In summary, the solution proposed in this work demonstrates that an early vision filtering stage can be implemented in mixed-signal neuromorphic hardware in a relatively economic way, with adequate accuracy and stability. Particularly, exploiting both ON and OFF channels – through their push-pull combinations – shows to be an appropriate approach to remove the undesired effect of dc component sensitivity, and thus obtain highly informative phase-based features. The implemented units act as multiple oriented bandpass frequency channels, well supporting a compact and reliable representation of position, orientation and phase of local image patches. As a whole, the resulting harmonic signal description provided by the proposed neuromorphic circuit could be potentially used for a complete characterization of the 2D local structure of the visual signal in terms of phase relationships from all the available oriented channels. The amplitude (i.e., firing rate) information can be used as an indicator for the likelihood of the presence of a certain structure, while the orientation of contrast transitions and their spatial symmetry (i.e., phase,7,57) can be used as an attribute of the visual descriptor.

Methods

Structure of the simulated network

To define the actual connections of each neuron of the V1 layer, the target neuron is considered as being in the central position (0, 0) of the x-y plane.

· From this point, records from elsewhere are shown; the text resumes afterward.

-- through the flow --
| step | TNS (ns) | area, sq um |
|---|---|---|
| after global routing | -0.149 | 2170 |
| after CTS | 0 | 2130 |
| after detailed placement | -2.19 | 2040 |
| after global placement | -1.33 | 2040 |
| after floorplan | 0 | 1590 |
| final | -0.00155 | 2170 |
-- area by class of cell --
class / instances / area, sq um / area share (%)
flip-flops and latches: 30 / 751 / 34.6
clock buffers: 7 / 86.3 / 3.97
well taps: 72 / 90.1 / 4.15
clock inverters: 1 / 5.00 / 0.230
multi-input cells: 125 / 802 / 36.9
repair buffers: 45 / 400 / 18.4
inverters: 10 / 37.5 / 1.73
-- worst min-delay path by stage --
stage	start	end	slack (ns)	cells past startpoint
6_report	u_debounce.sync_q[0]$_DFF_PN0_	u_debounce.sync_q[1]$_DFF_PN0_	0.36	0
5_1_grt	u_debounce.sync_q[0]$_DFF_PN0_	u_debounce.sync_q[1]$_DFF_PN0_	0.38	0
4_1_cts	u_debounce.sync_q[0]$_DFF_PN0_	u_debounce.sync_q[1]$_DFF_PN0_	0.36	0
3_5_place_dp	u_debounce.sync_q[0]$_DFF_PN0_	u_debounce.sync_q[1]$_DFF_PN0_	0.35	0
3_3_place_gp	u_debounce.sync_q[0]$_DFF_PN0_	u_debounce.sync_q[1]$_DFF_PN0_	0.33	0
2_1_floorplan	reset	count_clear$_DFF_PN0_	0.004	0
### src/rtl/cla_carry_pipe.sv
// Two-stage carry-lookahead front end: stage 1 forms bit and group propagate/generate,
// stage 2 resolves group carry-ins and per-bit carries. Valid/ready on both sides.
module cla_carry_pipe #(
  parameter int WIDTH = 17,
  parameter int GROUP = 4
) (
  input  logic             clk,
  input  logic             rst,
  input  logic             in_valid,
  output logic             in_ready,
  input  logic [WIDTH-1:0] a,
  input  logic [WIDTH-1:0] b,
  input  logic             cin,
  input  logic             sub,
  output logic             out_valid,
  input  logic             out_ready,
  output logic [WIDTH-1:0] p_out,
  output logic [WIDTH-1:0] c_out,
  output logic             cout,
  output logic             ovf
);

  localparam int NG = (WIDTH + GROUP - 1) / GROUP;

  // Handshake: a beat moves across a boundary in a cycle where the sender's valid and
  // the receiver's ready are both 1 at the rising edge; in_ready does not depend on in_valid.

  logic             r_s1_valid;
  logic [WIDTH-1:0] r_p1;
  logic [WIDTH-1:0] r_g1;
  logic [NG-1:0]    r_gp1;
  logic [NG-1:0]    r_gg1;
  logic             r_cin1;

  logic             r_s2_valid;
  logic [WIDTH-1:0] r_p_out;
  logic [WIDTH-1:0] r_c_out;
  logic             r_cout;
  logic             r_ovf;

  logic             w_adv1;
  logic             w_adv2;
  logic [WIDTH-1:0] w_b_eff;
  logic             w_cin_eff;
  logic [WIDTH-1:0] w_p;
  logic [WIDTH-1:0] w_g;
  logic [NG-1:0]    w_gp;
  logic [NG-1:0]    w_gg;
  logic [WIDTH-1:0] w_c;
  logic             w_cout;

  assign w_adv2   = r_s1_valid & (~r_s2_valid | out_ready);
  assign in_ready = ~r_s1_valid | w_adv2;
  assign w_adv1   = in_valid & in_ready;

  assign w_b_eff   = sub ? ~b : b;
  assign w_cin_eff = sub | cin;
  assign w_p       = a ^ w_b_eff;
  assign w_g       = a & w_b_eff;

  // Group terms built LSB-first so the last group may be narrower than GROUP.
  always_comb begin
    logic [NG-1:0] gp;
    logic [NG-1:0] gg;
    gp = '1;
    gg = '0;
    for (int i = 0; i < WIDTH; i++) begin
      gg[i / GROUP] = w_g[i] | (w_p[i] & gg[i / GROUP]);
      gp[i / GROUP] = gp[i / GROUP] & w_p[i];
    end
    w_gp = gp;
    w_gg = gg;
  end

  always_comb begin
    logic [NG:0] cg;
    logic [WIDTH-1:0] cv;
    logic c;
    cg    = '0;
    cg[0] = r_cin1;
    for (int k = 0; k < NG; k++) begin
      cg[k+1] = r_gg1[k] | (r_gp1[k] & cg[k]);
    end
    cv = '0;
    c  = 1'b0;
    for (int i = 0; i < WIDTH; i++) begin
      if (i % GROUP == 0) c = cg[i / GROUP];
      cv[i] = c;
      c     = r_g1[i] | (r_p1[i] & c);
    end
    w_c    = cv;
    w_cout = cg[NG];
  end

  always_ff @(posedge clk or posedge rst) begin
    if (rst) begin
      r_s1_valid <= 1'b0;
      r_p1       <= '0;
      r_g1       <= '0;
      r_gp1      <= '0;
      r_gg1      <= '0;
      r_cin1     <= 1'b0;
    end else begin
      if (w_adv1) begin
        r_s1_valid <= 1'b1;
        r_p1       <= w_p;
        r_g1       <= w_g;
        r_gp1      <= w_gp;
        r_gg1      <= w_gg;
        r_cin1     <= w_cin_eff;
      end else if (w_adv2) begin
        r_s1_valid <= 1'b0;
      end
    end
  end

  always_ff @(posedge clk or posedge rst) begin
    if (rst) begin
      r_s2_valid <= 1'b0;
      r_p_out    <= '0;
      r_c_out    <= '0;
      r_cout     <= 1'b0;
      r_ovf      <= 1'b0;
    end else begin
      if (w_adv2) begin
        r_s2_valid <= 1'b1;
        r_p_out    <= r_p1;
        r_c_out    <= w_c;
        r_cout     <= w_cout;
        r_ovf      <= w_c[WIDTH-1] ^ w_cout;
      end else if (out_ready) begin
        r_s2_valid <= 1'b0;
      end
    end
  end

  assign out_valid = r_s2_valid;
  assign p_out     = r_p_out;
  assign c_out     = r_c_out;
  assign cout      = r_cout;
  assign ovf       = r_ovf;

endmodule
<file path="src/rtl/fifo_rd_stream.sv">
// Read-side master for the synchronous FIFO: drains rden/dout/valid into a small
// local buffer and presents it as a valid/ready stream framed into PKT_LEN-word packets.
module fifo_rd_stream #(
  parameter int FIFO_DWTH = 8,
  parameter int RD_LAT    = 1,
  parameter int BUF_AW    = 2,
  parameter int PKT_LEN   = 16
) (
  input  logic                 clk,
  input  logic                 rst_n,
  input  logic                 enable,
  input  logic                 fifo_empty,
  output logic                 fifo_rden,
  input  logic [FIFO_DWTH-1:0] fifo_dout,
  input  logic                 fifo_valid,
  output logic [FIFO_DWTH-1:0] m_data,
  output logic                 m_valid,
  input  logic                 m_ready,
  output logic                 m_last,
  output logic                 idle,
  output logic                 err
);

  // state | meaning
  // IDLE  | not fetching; nothing in flight
  // RUN   | issuing reads whenever a buffer slot is guaranteed
  // DRAIN | enable dropped; no new reads, finishing in-flight and buffered words
  typedef enum logic [1:0] {IDLE, RUN, DRAIN} state_t;

  localparam int              DEPTH    = 2 ** BUF_AW;
  localparam int              CW       = BUF_AW + 2;
  localparam logic [CW-1:0]   DEPTH_C  = CW'(DEPTH);
  localparam logic [BUF_AW:0] DEPTH_O  = (BUF_AW + 1)'(DEPTH);
  localparam logic [15:0]     LAST_CNT = 16'(PKT_LEN - 1);

  state_t               state;
  logic [RD_LAT-1:0]    inflight;
  logic [CW-1:0]        inflight_cnt;
  logic [BUF_AW:0]      occ;
  logic [BUF_AW-1:0]    wptr;
  logic [BUF_AW-1:0]    rptr;
  logic [FIFO_DWTH-1:0] mem [DEPTH];
  logic [15:0]          pkt_cnt;
  logic                 space_ok;
  logic                 buf_full;
  logic                 push;
  logic                 pop;

  always_comb begin
    inflight_cnt = '0;
    for (int i = 0; i < RD_LAT; i++)
      inflight_cnt = inflight_cnt + CW'(inflight[i]);
  end

  // Reserve a slot for every read already issued so back-pressure can never drop a word
  assign space_ok  = ({1'b0, occ} + inflight_cnt) < DEPTH_C;
  assign fifo_rden = (state == RUN) & enable & ~fifo_empty & space_ok;
  assign buf_full  = (occ == DEPTH_O);
  assign push      = fifo_valid & ~buf_full;
  assign m_valid   = (occ != '0);
  assign pop       = m_valid & m_ready;
  assign m_data    = mem[rptr];
  assign m_last    = m_valid & (pkt_cnt == LAST_CNT);

  always_ff @(posedge clk or negedge rst_n) begin
    if (!rst_n) begin
      state <= IDLE;
      idle  <= 1'b1;
    end else begin
      case (state)
        IDLE: if (enable) begin
          state <= RUN;
          idle  <= 1'b0;
        end
        RUN: if (!enable) state <= DRAIN;
        DRAIN: begin
          if (enable) begin
            state <= RUN;
          end else if (inflight_cnt == '0 && occ == '0) begin
            state <= IDLE;
            idle  <= 1'b1;
          end
        end
        default: begin
          state <= IDLE;
          idle  <= 1'b1;
        end
      endcase
    end
  end

  always_ff @(posedge clk or negedge rst_n) begin
    if (!rst_n) begin
      inflight <= '0;
      occ      <= '0;
      wptr     <= '0;
      rptr     <= '0;
      pkt_cnt  <= '0;
      err      <= 1'b0;
    end else begin
      inflight[0] <= fifo_rden;
      for (int i = 1; i < RD_LAT; i++)
        inflight[i] <= inflight[i-1];
      if (push) wptr <= wptr + 1'b1;
      if (pop)  rptr <= rptr + 1'b1;
      case ({push, pop})
        2'b10:   occ <= occ + 1'b1;
        2'b01:   occ <= occ - 1'b1;
        default: occ <= occ;
      endcase
      if (pop) pkt_cnt <= m_last ? 16'd0 : pkt_cnt + 16'd1;
      if (fifo_valid && (inflight_cnt == '0 || buf_full)) err <= 1'b1;
    end
  end

  // Buffer storage carries no reset; m_data is don't-care while empty
  always_ff @(posedge clk) begin
    if (push) mem[wptr] <= fifo_dout;
  end

endmodule

</file>
<file path="config.mk">
export PLATFORM = sky130hd
export DESIGN_NAME = fifo_rd_stream
export DESIGN_NICKNAME = d
export VERILOG_FILES = /design/src/rtl/fifo_rd_stream.sv
export SDC_FILE = /design/constraint.sdc
export NUM_CORES = 1
export LEC_CHECK = 0
export CORE_MARGIN = 3
export CORE_UTILIZATION = 42
export CTS_CLUSTER_SIZE = 16
export DETAILED_ROUTE_END_ITERATION = 10
export GPL_ROUTABILITY_DRIVEN = 0
export PLACE_DENSITY = 0.71
export SYNTH_ARGS = -nofsm -noshare
export SYNTH_HDL_FRONTEND = slang
export SYNTH_SLANG_ARGS = --single-unit
</file>
<file path="constraint.sdc">
create_clock -name clk -period 3.3 [get_ports clk]
set_input_delay 0.66 -clock clk [delete_from_list [all_inputs] [get_ports clk]]
set_output_delay 0.66 -clock clk [all_outputs]
set_load 0.02 [all_outputs]
</file>
* After elaboration in Yosys (flattened, before gate mapping)
Memories as Yosys holds them, arrays and structs flattened.
Cells that the tools add are included.
** Cells by class
- Add/subtract/negate cells :: 6
- Magnitude comparators :: 1
- Equal/unequal tests :: 11
- Multiplexer cells :: 13
- Bitwise operators :: 9
- Reductions and logical operators :: 10
** Operator list (count)
- adder 16 x 1 -> 16 bit, second input constant :: 1
- equality test 16 x 4 -> 1 bit, second input constant :: 1
- 2-to-1 mux 16 bit :: 1
- 2-to-1 mux 2 bit :: 4
- inequality test 2 bit, second input constant :: 4
- AND 1 bit :: 6
- case mux 2 bit (3 select lines) :: 1
- case mux 3 bit (2 select lines) :: 1
- 2-to-1 mux 1 bit :: 5
- adder 2 x 1 -> 2 bit, second input constant :: 2
- adder 3 x 1 -> 4 bit :: 1
- equality test 2 x 1 -> 1 bit, second input constant :: 2
- equality test 2 bit, second input constant :: 2
- logical NOT 4 bit :: 1
- less-than comparator 4 x 3 -> 1 bit, second input constant :: 1
- AND reduction 4 bit :: 1
- adder 3 x 1 -> 3 bit, second input constant :: 1
- equality test 3 bit, second input constant :: 1
- logical NOT 3 bit :: 1
- inequality test 3 bit, second input constant :: 1
- inverter 1 bit :: 3
- case mux 1 bit (3 select lines) :: 1
- AND reduction 3 bit :: 1
- nonzero test 3 bit :: 1
- other kinds (5) :: 6
** Storage, ports and cells
- Register bits :: 28
- Memory bits (writable) :: 32
- Input bits :: 14
- Output and inout bits :: 13
- Word-level logic and storage cells :: 59
- Memories kept :: 1
** Memories
- mem :: words 4, bits a word 8, read ports 1, clocked after memory_dff 0, write ports 1, RTL line 42 : logic [FIFO_DWTH-1:0] mem [DEPTH];

* Longest topological paths before layout
- Word-level depth :: 5
- Gate-level depth with buffers :: 9

* Least setup slack after synthesis
Ideal clock, no wire load.
- Kind :: register to register
- Start :: reg occ[1]
- End :: reg occ[2]
- Arrival time :: 2.057 ns
- Required time :: 3.175 ns
- Setup slack :: 1.118 ns
- Stages on the path, launching flop included :: 10
- Buffers on the path :: 1
- Period minus slack after synthesis :: 2.182 ns
- Cell sequence :: dfrtp_1 -> or3_4 -> nand2_4 -> inv_4 -> buf_8 -> ha_1 -> fa_1 -> xnor2_1 -> nor2_1 -> xor2_1
** RTL lines
- from (decl) :: RTL line 39 : logic [BUF_AW:0] occ;
- from (signal assigned) :: RTL line 107 : 2'b10: occ <= occ + 1'b1;
- from (signal assigned) :: RTL line 108 : 2'b01: occ <= occ - 1'b1;
- nonzero test 3 bit (*) :: RTL line 60 : assign m_valid = (occ != '0);
- via m_valid :: RTL line 17 : output logic m_valid,
- AND 1 bit (*) :: RTL line 61 : assign pop = m_valid & m_ready;
- via pop :: RTL line 47 : logic pop;
- equality test 2 x 1 -> 1 bit or equality test 2 bit (tied branches) :: RTL line 106 : case ({push, pop})
- case mux 3 bit (2 select lines) or nonzero test 2 bit (tied branches)
The timed path passes the listed nets; every way through them passes the cells marked *.
A chain may end at the register's enable or synchronous reset.

* Worst setup path in the final report
- Start :: in enable
- End :: out fifo_rden
** On the way
- Cells in the longest elaborated chain, start to end :: 3
** RTL lines
- from (decl) :: RTL line 11 : input logic enable,
- AND 1 bit (3 in series) :: RTL line 57 : assign fifo_rden = (state == RUN) & enable & ~fifo_empty & space_ok;
- to (decl) :: RTL line 13 : output logic fifo_rden,
Every way passes these cells.

==> metrics.json <==
{
  "status": {
    "result_of_the_run": "finished clean"
  },
  "sta": {
    "fmax_ghz": 0.3446,
    "maxSlewHeadroom_pct": 61.67,
    "min_period_ns": 2.902,
    "postLayoutSetupSlackWorst_ns": 0.3983,
    "grt_setup_unrepaired": "no",
    "timing.final.crit_share_pct": 87.93,
    "fin_tns_setup_ns": 0,
    "report.final.hold_viol_count": 0,
    "worst_slew_pin_slew_ns": 0.5749,
    "finalSetupViolations": 0,
    "final.setup_skew_ns": 0.006266,
    "drv_slew": 0
  },
  "critical_path": {
    "worst_r2r_endpoint": "occ[2]$_DFFE_PN0P_",
    "worst_ep_arrival_time_ns": 2.24,
    "max_stage_delay_ns": 0.67,
    "cp_max_fo": 5,
    "critical-path-top-cell-by-count": "clkdlybuf4s50_1",
    "critPathCaptureType": "output pin",
    "setup.worst_path.class": "in2out",
    "timing.critical_path.cells": "clkdlybuf4s50_1 > nand3_1 > a311oi_1 > clkdlybuf4s50_1",
    "cp-start-kind": "input pin",
    "r2r_start": "occ[1]$_DFFE_PN0P_",
    "crit_path_top_delay_cell": "clkdlybuf4s50_1",
    "timing.reg2reg.setup_slack_ns": 1.12,
    "crit_required_ns": 2.64,
    "reg2reg_depth": 8
  },
  "cells_and_area": {
    "seqCellArea_um2": 1663,
    "antenna_cells_inserted": 0,
    "final_nets": 230,
    "num-fill-cells": 507,
    "drive_gt1_share_pct": 16.82,
    "final_cell_count_no_fill": 289,
    "multiInputGateArea_um2": 895.9,
    "syn_to_final_growth_pct": 19.91
  },
  "clock_network": {
    "clockBufferDepth": 2,
    "worstSkewPairLatency_ns": 0.32,
    "tritoncts.num_buffers": 9,
    "tritoncts_num_sinks": 60,
    "cts_tree": "built",
    "ctsResizeCount": 0,
    "cts_htree_levels": 3,
    "cts_hold_buf": 0,
    "cts.root.buffer_cell": "clkbuf_8",
    "postCtsSetupRepairBufs": 0,
    "path_clk_slew_ns": 0.06
  },
  "drt": {
    "drcViolationCount": 0,
    "wl_um": 4254,
    "number_of_iterations_in_the_first_detailed_routing_pass": 4,
    "first_iter_violations": 43,
    "avgViaCountPerCell": 5.035,
    "wl_per_cell_um": 14.72,
    "dr_total_vias": 1455,
    "drtAntennaViolNets": 0
  },
  "logic_synthesis": {
    "synth_largest_area_cell": "edfxtp_1",
    "syn-instance-count": 174,
    "synth_cell_type_count": 40,
    "synth_top_area_share_pct": 36.85,
    "syn_area_um2": 2608,
    "synth_ff_type": "edfxtp_1",
    "synth.ff_latch_count": 60,
    "ys_seq_area_share_pct": 63.77,
    "syn_avg_cell_area_um2": 14.99,
    "synthesized_netlist_net_count": 195,
    "synth_top_cells_by_area": "edfxtp_1 37%, dfrtp_1 26%, mux4_2 6.9%, xnor2_1 3.4%, ha_1 2.9%",
    "yosysWarningCount": 0,
    "synth-edff-count": 32,
    "async_reset_ff_share_pct": 46.67
  },
  "global_route": {
    "antenna_violations_before_repair": 0,
    "wire_length_of_the_first_global_routing_pass_um": 7251,
    "largest_net_degree_at_the_start_of_global_routing": 29,
    "global_route_total_overflow": 0,
    "grt_pass1_vias": 1445,
    "grt_usage_pct": 13.40
  },
  "floorplan": {
    "die_area_um2": 7189,
    "die_x_um": 84.79,
    "coreArea_um2": 5956,
    "die_h_um": 84.79,
    "floorplan.initialDensity_pct": 43.78,
    "boundaryPins": 27,
    "rows": 28
  },
  "min_path": {
    "min_path_cells": 1,
    "worst_case_hold_path_end_point": "err$_DFFE_PN0P_",
    "worst_hold_startpoint": "err$_DFFE_PN0P_",
    "holdCritPathClass": "reg2reg"
  },
  "power": {
    "power_density_nw_per_um2": 793.2,
    "vdd_drop_max_uv": 402.7,
    "leakage_nw": 1.218
  },
  "flow_run": {
    "total_of_max_cap_violations": 0
  },
  "place": {
    "place_hpwl_um": 2892,
    "portBuffers": 26,
    "post-place-ws_ns": 0.3874,
    "placed_cells": 273
  }
}
==> placed cells by master, fill, tap and decap left out, types with 2 or more instances in the layout <==
master and count:
edfxtp_1 32, dfrtp_1 27, clkdlybuf4s50_1 26, nand2_1 12
nor2_1 11, xnor2_1 10, clkbuf_8 9, mux4_2 8
xor2_1 8, nand3_1 6, ha_1 6, nor4_1 5
inv_1 5, and3_1 5, a21oi_1 4, clkinv_1 4
nor3_1 3, nand4_1 3, and3_2 2, nand4_4 2
o21ai_0 2, mux2_2 2
==> cell usage after synthesis (all sizes together) (5+ instances only) <==
library cell	n
and3	7
dfrtp	27
edfxtp	32
ha	6
inv	6
mux4	8
nand2	13
nand3	7
nand4	5
nor2	12
nor4	6
xnor2	10
xor2	8
==> report_power, final <==
group / switching (mW) / internal [mW]
clock network: 0.271 / 0.337
registers: 0.169 / 0.967
logic: 0.349 / 0.388
==> layer usage <==
| metal | routed length, µm | GRT usage (%) |
|---|---|---|
| met1 | 2021 | 18.54 |
| met5 | 0 | 0 |
| met4 | 109 | 7.338 |
| met3 | 120 | 3.631 |
| met2 | 2002 | 19.22 |
==> per-stage QoR <==
step | hold slack [ns] | total power, mW | instance area [µm²] | utilization, %
floorplan | 0.3644 | 1.631 | 2608 | -
global placement | 0.4454 | 1.879 | 2945 | 49.45
detailed placement | 0.4473 | 1.901 | 2945 | 49.45
CTS | 0.4659 | 2.509 | 3127 | 52.50
global route | 0.5027 | 2.638 | 3127 | 52.50
finish | 0.4673 | 2.480 | 3127 | 52.50
==> area by class of cell <==
cell class                 count  area share (%)
clock buffer                   9           3.962
timing repair buffer          27           8.563
sequential                    60           53.18
inverter                       6          0.8003
clock inverter                 7           1.841
multi-input combinational    105           28.65
tap                           75           3.001
==> sequential cells by signal (all words and copies together) (netlist names) <==
register / flops
occ: 3
wptr: 2
idle: 1
rptr: 2
inflight: 1
state: 2
mem: 32
pkt_cnt: 16
err: 1
==> logic make-up (layout without fill, tap and decap cells) <==
| kind of cell | Yosys count | count (layout) | synth area share (%) |
|---|---|---|---|
| xor+xnor | 18 | 18 | 6.046 |
| buf+inv | 9 | 49 | 1.871 |
| mux | 11 | 11 | 8.157 |
| fa+ha+maj | 7 | 7 | 3.647 |
| simple gates | 59 | 59 | 14.16 |
| flops | 60 | 60 | 63.77 |
| compound gates | 10 | 10 | 2.352 |
==> worst max-delay path by stage <==
stage	startpoint	to	slack [ns]	cells past startpoint
finish	enable	fifo_rden	0.40	4
global route	enable	fifo_rden	0.31	4
CTS	enable	fifo_rden	0.39	4
detailed placement	enable	fifo_rden	0.39	4
global placement	enable	fifo_rden	0.45	4
floorplan	occ[1]$_DFFE_PN0P_	occ[2]$_DFFE_PN0P_	1.12	9
==> worst max-delay path: cells and delay by family <==
kind	cells	cell delay [ns]
AOI/OAI and AO/OA	1	0.28
buffers and inverters	2	1.21
and+or+nand+nor	1	0.09
No activity file was read; power rests on OpenSTA's default activity.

The retina layer and the V1 layer are considered superimposable, and to each neuron of the retina layer is assigned a value sampled from the kernel h0(xy) centered in (0, 0). The neurons whose values are above a certain threshold are connected to the target neuron with base-weights corresponding to the sampled values of the corresponding kernels. The same process applies for defining the recurrent connections. The base-weights were sampled from the feed-forward and feed-back kernels in Fig. 2a, b. The Gabor functions in Fig. 2c, used to sample the synaptic weights for the test networks, were defined in order to have an excitatory central region width of five pixels (i.e., the same size as that of the feed-forward kernel) by fixing k0 = 0.7 cpd, and σ = 3.5 or σ = 4.7 to obtain a three-subregion or a five-subregion RF, respectively; the threshold was set to 0.1.

Implementation on the DYNAP-SE board

The DYNAP-SE board poses the following restrictions:

  1. each neuron can have at most 64 afferent connections;

  2. each neuron in a core shares the same biases, including the synaptic weight of the afferent connections;

  3. each neuron has two types of excitatory synapses and two types of inhibitory synapses, thus limiting to two the maximum number of different excitatory and inhibitory weights for each core;

  4. only the shunting-type inhibitory synapse could be used since the other type was not effective in lowering the membrane voltage of the target neuron.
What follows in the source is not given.